Naturally, it’s preferable to be in a comfortable position (it’s a question of security). If you venture to do these kinds of things standing up, for instance, as I have seen them done, it’s dangerous. But if one is quietly stretched out, there is no need for trance.

Besides, according to what I’ve been told (not physically), I believe that the Rishis practiced going into trance. But I suppose they wanted to achieve what Sri Aurobindo speaks of: a PHYSICAL transformation of the physical body permitting one to LIVE this consciousness instead of the ordinary consciousness. Did they ever do it?... I don’t know. The Veda simply recounts what the forefathers have done. But who are these forefathers?

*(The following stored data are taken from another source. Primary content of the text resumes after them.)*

===== src/rtl/slatch_arb_pkg.sv =====
// -----------------------------------------------------------------------------
// slatch_arb_pkg
// Shared types, default sizes and the first-eligible search used by the
// slatch_arb write arbiter.
//
// Contents:
//   NREQ_DEF/DEPTH_DEF/AW_DEF/DW_DEF : default configuration
//   NREQ_MAX                         : widest requester vector the search handles
//   state_e                          : sequencer states (ST_IDLE=0, ST_CLEAR=1)
//   grant_t                          : {valid, idx} result of the search
//   rr_pick()                        : first eligible index from a start point
// -----------------------------------------------------------------------------
package slatch_arb_pkg;

  localparam int NREQ_DEF  = 4;
  localparam int DEPTH_DEF = 8;
  localparam int AW_DEF    = 3;
  localparam int DW_DEF    = 16;

  localparam int NREQ_MAX  = 8;

  typedef enum logic {
    ST_IDLE  = 1'b0,
    ST_CLEAR = 1'b1
  } state_e;

  typedef struct packed {
    logic       valid;
    logic [2:0] idx;
  } grant_t;

  // Search start, start+1, ... modulo nreq and return the first set bit.
  // Passing start=0 turns this into a plain lowest-index priority pick.
  function automatic grant_t rr_pick(input logic [NREQ_MAX-1:0] elig,
                                     input logic [2:0]          start,
                                     input int                  nreq);
    grant_t g;
    int     j;
    g = '0;
    for (int k = 0; k < NREQ_MAX; k++) begin
      if (k < nreq) begin
        j = int'(start) + k;
        if (j >= nreq) j = j - nreq;
        if (!g.valid && elig[j[2:0]]) begin
          g.valid = 1'b1;
          g.idx   = j[2:0];
        end
      end
    end
    return g;
  endfunction

endpackage


===== src/rtl/slatch_arb_ldreg.sv =====
// -----------------------------------------------------------------------------
// ldreg_sc
// DW-wide register with load enable and synchronous clear. Clear takes
// priority over load. One instance holds one entry of the control bank.
//
// Ports:
//   clk  : rising-edge clock
//   resl : asynchronous active-low reset, forces q to zero
//   ld   : load d on the next edge
//   clr  : clear q on the next edge (wins over ld)
//   d    : load data
//   q    : stored value
// -----------------------------------------------------------------------------
module ldreg_sc #(
  parameter int DW = 16
) (
  input  logic          clk,
  input  logic          resl,
  input  logic          ld,
  input  logic          clr,
  input  logic [DW-1:0] d,
  output logic [DW-1:0] q
);

  // NOTE: bank entries are storage but still take the async reset, because the
  // bank must read all-zero immediately after reset (including a reset that
  // interrupts a clear sequence).
  always_ff @(posedge clk or negedge resl) begin
    if (!resl) begin
      q <= '0;
    end else if (clr) begin
      q <= '0;
    end else if (ld) begin
      q <= d;
    end
  end

endmodule


===== src/rtl/slatch_arb.sv =====
// -----------------------------------------------------------------------------
// slatch_arb
// Write arbiter and clear sequencer for a bank of DEPTH load-enable registers.
// NREQ requesters share the single write path through a req/ack handshake;
// a clr_req pulse walks the bank clearing one entry per cycle.
//
// Build option:
//   SLATCH_ARB_FIXED_PRI_EN : when defined, lowest eligible index always wins
//                             and the round-robin pointer is removed.
//
// Ports:
//   clk      : rising-edge clock
//   resl     : asynchronous active-low reset
//   req      : per-requester write request level, held until ack
//   addr     : per-requester target address, requester i at [i*AW +: AW]
//   wdata    : per-requester write data, requester i at [i*DW +: DW]
//   ack      : one-cycle pulse the cycle after the requester's write edge
//   clr_req  : pulse that starts a bank clear
//   clr_busy : high while a clear sequence runs
//   raddr    : read address
//   rdata    : bank[raddr], combinational; zero for raddr >= DEPTH
// -----------------------------------------------------------------------------
module slatch_arb
  import slatch_arb_pkg::*;
#(
  parameter int NREQ  = NREQ_DEF,
  parameter int DEPTH = DEPTH_DEF,
  parameter int AW    = AW_DEF,
  parameter int DW    = DW_DEF
) (
  input  logic              clk,
  input  logic              resl,
  input  logic [NREQ-1:0]   req,
  input  logic [NREQ*AW-1:0] addr,
  input  logic [NREQ*DW-1:0] wdata,
  output logic [NREQ-1:0]   ack,
  input  logic              clr_req,
  output logic              clr_busy,
  input  logic [AW-1:0]     raddr,
  output logic [DW-1:0]     rdata
);

  state_e          state;
  logic [AW-1:0]   cnt;
  logic [NREQ-1:0] ack_q;
  logic [NREQ-1:0] ack_d;
  logic [NREQ-1:0] eligible;
  logic [2:0]      start;
  grant_t          grant;
  logic            wr_en;
  logic [AW-1:0]   addr_g;
  logic [DW-1:0]   wdata_g;
  logic [DW-1:0]   q [DEPTH];

`ifndef SLATCH_ARB_FIXED_PRI_EN
  logic [2:0]      ptr;
  logic [2:0]      ptr_d;
  assign start = ptr;
`else
  assign start = '0;
`endif

  // ---------------------------------------------------------------------------
  // Arbitration. A requester whose ack is high this cycle is masked so it
  // cannot be written twice while it is still dropping req.
  // ---------------------------------------------------------------------------
  // NOTE: every signal assigned in this block gets a default first, so no
  // path leaves a value held and no latch is inferred.
  always_comb begin
    eligible = req & ~ack_q;
    grant    = rr_pick(NREQ_MAX'(eligible), start, NREQ);
    // clr_req beats a simultaneous request; that request stays pending.
    wr_en    = (state == ST_IDLE) && !clr_req && grant.valid;
    addr_g   = addr[int'(grant.idx)*AW +: AW];
    wdata_g  = wdata[int'(grant.idx)*DW +: DW];
    ack_d    = '0;
    for (int i = 0; i < NREQ; i++) begin
      ack_d[i] = wr_en && (grant.idx == 3'(i));
    end
  end

`ifndef SLATCH_ARB_FIXED_PRI_EN
  always_comb begin
    ptr_d = ptr;
    if (wr_en) begin
      ptr_d = (int'(grant.idx) == NREQ - 1) ? 3'd0 : grant.idx + 3'd1;
    end
  end
`endif

  // ---------------------------------------------------------------------------
  // Sequencer: IDLE arbitrates writes, CLEAR walks the bank for DEPTH cycles.
  // ---------------------------------------------------------------------------
  // NOTE: sequential state uses non-blocking assignments so every flop samples
  // the pre-edge values regardless of statement order.
  always_ff @(posedge clk or negedge resl) begin
    if (!resl) begin
      state <= ST_IDLE;
      cnt   <= '0;
      ack_q <= '0;
`ifndef SLATCH_ARB_FIXED_PRI_EN
      ptr   <= '0;
`endif
    end else begin
      ack_q <= ack_d;
`ifndef SLATCH_ARB_FIXED_PRI_EN
      ptr   <= ptr_d;
`endif
      case (state)
        ST_IDLE: begin
          if (clr_req) begin
            state <= ST_CLEAR;
            cnt   <= '0;
          end
        end
        ST_CLEAR: begin
          // clr_req is ignored here; the walk always runs to completion.
          if (cnt == AW'(DEPTH - 1)) begin
            state <= ST_IDLE;
            cnt   <= '0;
          end else begin
            cnt <= cnt + 1'b1;
          end
        end
        default: state <= ST_IDLE;
      endcase
    end
  end

  assign ack      = ack_q;
  assign clr_busy = (state == ST_CLEAR);

  // ---------------------------------------------------------------------------
  // Register bank. An address >= DEPTH matches no entry, so such a request is
  // acked without changing the bank.
  // ---------------------------------------------------------------------------
  for (genvar i = 0; i < DEPTH; i++) begin : g_bank
    logic ld;
    logic clr;
    assign ld  = wr_en && (addr_g == AW'(i));
    assign clr = (state == ST_CLEAR) && (cnt == AW'(i));

    ldreg_sc #(.DW(DW)) u_reg (
      .clk  (clk),
      .resl (resl),
      .ld   (ld),
      .clr  (clr),
      .d    (wdata_g),
      .q    (q[i])
    );
  end

  always_comb begin
    rdata = '0;
    if (int'(raddr) < DEPTH) begin
      rdata = q[raddr];
    end
  end

endmodule


===== config.mk =====
export PLATFORM = sky130hd
export DESIGN_NAME = slatch_arb
export DESIGN_NICKNAME = d
export VERILOG_FILES = /design/src/rtl/slatch_arb_pkg.sv /design/src/rtl/slatch_arb_ldreg.sv /design/src/rtl/slatch_arb.sv
export SDC_FILE = /design/constraint.sdc
export NUM_CORES = 1
export LEC_CHECK = 0
export CAP_MARGIN = 0
export CORE_MARGIN = 2
export CORE_UTILIZATION = 56
export CTS_CLUSTER_DIAMETER = 150
export DETAILED_ROUTE_END_ITERATION = 8
export PLACE_DENSITY_LB_ADDON = 0.15
export SLEW_MARGIN = 5
export SYNTH_ARGS = -nofsm -noshare
export SYNTH_HDL_FRONTEND = slang
export SYNTH_SLANG_ARGS = --single-unit

===== constraint.sdc =====
create_clock -name clk -period 5.1 [get_ports clk]
set_clock_uncertainty 0.05 [all_clocks]
set_input_delay 1.02 -clock clk [delete_from_list [all_inputs] [get_ports clk]]
set_output_delay 1.02 -clock clk [all_outputs]
set_load 0.05 [all_outputs]

==> results of run 1 <==
==> cell usage after synthesis, types with 3 or more instances <==
cell type,n
clkbuf_1,21
buf_1,7
buf_6,9
o21ai_0,7
nor2_1,25
nor2b_1,9
a21o_1,4
mux2i_1,131
a21bo_1,3
a31oi_1,3
a21oi_1,41
mux4_2,33
nor3_1,4
nand3b_1,3
a21oi_4,3
dfrtp_1,139
nand3_1,6
nand2b_1,10
nand2_1,217
mux2_2,16
nor3b_1,4
o211ai_1,3
and2_1,5
buf_2,3
ha_1,12
buf_4,6
inv_1,7
==> final cells by class <==
| class | count | area share [%] |
|---|---|---|
| clock buffers | 24 | 4.95 |
| clock inverters | 8 | 0.832 |
| inverters | 9 | 0.340 |
| multi-input cells | 584 | 44.0 |
| flip-flops and latches | 139 | 35.0 |
| well taps | 184 | 2.32 |
| repair buffers | 129 | 12.5 |
==> sequential cells by signal (all words and copies together) (netlist names) <==
signal,count
clr_busy,1
g_bank.u_reg.q,128
cnt,3
ptr,3
ack,4
==> how the worst max path moves through the flow <==
stage / to / slack (ns) / cells past startpoint
floorplan: rdata[0] / 1.30 / 4
global placement: g_bank[2].u_reg.q[12]$_DFFE_PN0P_ / 0.46 / 11
CTS: g_bank[1].u_reg.q[3]$_DFFE_PN0P_ / 0.67 / 13
finish: g_bank[1].u_reg.q[3]$_DFFE_PN0P_ / 0.64 / 13
detailed placement: g_bank[5].u_reg.q[2]$_DFFE_PN0P_ / 0.48 / 11
global route: g_bank[3].u_reg.q[4]$_DFFE_PN0P_ / 0.35 / 13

But surely this supramental consciousness is something to be found in the body?

When one has these experiences, like the ones I’ve had in the subtle physical, for example, the body is certainly in trance – but the part having the experience doesn’t AT ALL feel deprived or lacking in anything. The experience comes with a fullness of life, consciousness, independence, individuality. It’s not like going out in trance to accomplish a work and feeling linked to the body – it’s not that: the body no longer exists nor has any reason to! It’s simply not there. And it’s a nuisance to go back into it – ‘what is this useless burden!’ you wonder. As a result, if this experience becomes permanent, you live in a world that’s just as concrete, just as real and just as TANGIBLE as our physical world, with the same qualities of duration, permanence and stability.

It’s very difficult to express, because as soon as we notice it....

While having this experience, you are free (as I said, the body no longer exists, it has even no reason to exist, and you don’t think of it), and you have just as concrete an OBJECTIVE functioning – even more so! It is more concrete because you have a MUCH CLEARER and more tangible perception of knowledge than ordinary physical perception; our ordinary way of understanding always seems so hazy in comparison. It’s not the same phenomenon as going off into trance and being linked to the body, depending upon it for expression, and so forth.

But a certain work [of adaptation] is required to express this experience, and the first impression upon returning is that there’s no way to do it. It simply doesn’t correspond to anything.

16. November 1961 – Mother in trance

In the middle of my walk, I go into trance, something that has never happened to me before! I find myself standing, immobilized, entirely surrounded by white light, in total silence, with absolutely nothing in my head – nothing.

Standing up in that state is rather dangerous, so I lie down on my bed. And it continues – I hear nothing, see nothing but this white light. No more thought, not one idea in my head, nothing at all, to such an extent that if anyone enters noiselessly, I don’t know it. But I do feel the pressure of someone watching me; I can sense it, so I open my eyes and there is actually someone there.

But work, mon petit.... I can’t work. I can’t remember even the simplest things I am supposed to remember! I wanted to tell you when my free days were, but I no longer recall them.

Yet it produces an extraordinarily keen perception of what is behind things. For instance, I’ve just seen the [school] children;

I’m more or less familiar with them all, and I can see – not with images – their inner natures much more clearly than usual. The inner perception, the perception of what people are feeling and thinking, is very acute, so much so that I see thoughts and feelings more that I see physical appearances.

But work – not a stroke. Ah, yes, I am translating “The Synthesis of Yoga” and it seems much easier. I go slower, a certain tension has disappeared, and the meaning is far clearer than usual. In other words, I’m interiorized – there you have it.

But it’s deplorable from an external viewpoint! Unread letters are piling up; I don’t reply to people, I forget everything – I don’t even try to remember. From an external point of view, I’m pretty worthless.

It will last just as long as it lasts.

And of course, as always, there’s an accumulation of people, of visitors asking to see me.... There is always this external contradiction.